More Matters of Consequence

Since last week's blog much has happened in the political world. Just before the second Donald-Hillary debate, an old tape of Trump revealed him boasting about sexually molesting women which was followed a few days later by other women reporting his advances. All of this made women incensed. For me the anger churned and churned, and I have been unable to let go of it. The anti nausea pills I take a half hour before the chemo pills hardly touch my emotional upheaval. Not being a mother, I've so often wondered if mothers of boys teach their offspring to respect women? If they do, how come the boys when they become men forget the lesson? I presume Trump had a mother...I wonder what she would think? Does anyone know how Trump was raised?
Last night at a meeting (I ventured out for the first time in a week)I took an informal poll among my Rainbow Women colleagues. "Is there anyone here who has NOT been groped, hit on, or molested by a man?" The answer was no. I guess this is universal. So sad.

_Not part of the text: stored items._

===== src/design/asp_pkg.sv =====
// asp_pkg: shared constants, types and functions for the angular spectrum propagator
// used by the cell modules and the core; no dependencies
package asp_pkg;

  localparam int GRID_MAX     = 4096;
  localparam int CORDIC_STEPS = 24;
  localparam int SQRT_STEPS   = 32;
  localparam int DIV_STEPS    = 32;
  localparam int SHIFT_W      = 5;

  localparam logic [63:0] INV_TWO_PI_Q32 = 64'd683565276;
  localparam logic signed [33:0] CORDIC_GAIN_Q30 = 34'sd652032874;

  localparam logic [2:0] REG_GRID_SIZE  = 3'd0;
  localparam logic [2:0] REG_WAVENUMBER = 3'd1;
  localparam logic [2:0] REG_PHASE      = 3'd2;
  localparam logic [2:0] REG_GAIN_A     = 3'd3;
  localparam logic [2:0] REG_GAIN_B     = 3'd4;

  typedef struct packed {
    logic               evan;
    logic signed [31:0] a_re;
    logic signed [31:0] a_im;
    logic signed [31:0] b_re;
    logic signed [31:0] b_im;
  } side_t;

  // arctangent of 2^-idx in 2^-32 turns, built from the alternating series
  function automatic logic [31:0] atan_entry(input int idx);
    logic [63:0] sum;
    logic [63:0] term;
    logic [63:0] prod;
    int          e;
    sum = 64'd0;
    if (idx == 0) begin
      return 32'h2000_0000;
    end
    for (int n = 0; n < 32; n++) begin
      e = 62 - idx * (2 * n + 1);
      if (e >= 0) begin
        term = (64'd1 << e) / 64'(2 * n + 1);
        if ((n & 1) == 1) begin
          sum = sum - term;
        end else begin
          sum = sum + term;
        end
      end
    end
    prod = (sum >> 30) * INV_TWO_PI_Q32;
    return prod[63:32];
  endfunction

  function automatic logic signed [31:0] sat32(input logic signed [67:0] v);
    logic same;
    same = (v[67:31] == '0) || (v[67:31] == '1);
    if (same) begin
      return v[31:0];
    end else if (v[67]) begin
      return 32'sh8000_0000;
    end else begin
      return 32'sh7fff_ffff;
    end
  endfunction

endpackage


===== src/design/asp_div_cell.sv =====
// asp_div_cell: one restoring division step, one quotient bit per cell
// depends on asp_pkg
module asp_div_cell import asp_pkg::*; (
  input  logic        clk,
  input  logic        en,
  input  logic        dbit,
  input  logic [31:0] r_in,
  input  logic [31:0] q_in,
  input  logic [31:0] d_in,
  output logic [31:0] r_out,
  output logic [31:0] q_out,
  output logic [31:0] d_out
);

  logic [32:0] r_ext;
  logic [32:0] r_diff;
  logic        ge;

  assign r_ext  = {r_in, dbit};
  assign ge     = (r_ext >= {1'b0, d_in});
  assign r_diff = r_ext - {1'b0, d_in};

  always_ff @(posedge clk) begin
    if (en) begin
      r_out <= ge ? r_diff[31:0] : r_ext[31:0];
      q_out <= {q_in[30:0], ge};
      d_out <= d_in;
    end
  end

endmodule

I thought of my own life. It has happened at least a dozen times that I remember, and I've probably forgotten another dozen. Twice a janitor at a place of employment cornered me after hours and made a pass. I was young, and it never occurred to me to report them. Among the stories I heard last night was that of a young woman who was volunteering at a farm in Israel. She stepped on a scorpion in her bare feet, and while laying on a gurney in the hospital corridor getting novacain injections a medical employee in a white coat came by and climbed on the gurney and mauled her. Many other stories, curiously enough, happened in medical settings. Apparently doctors, like entertainers, think they have special privilege.
Hillary's election will not stop this behavior. I'm not sure if anything will. I'm incensed that any woman would cast a vote for Donald after what has come out, and yet thousands will. I know at least half a dozen who live near me. They vote the way their husbands tell them to, and they tell me that "I just don't understand". Well. I don't, and never will.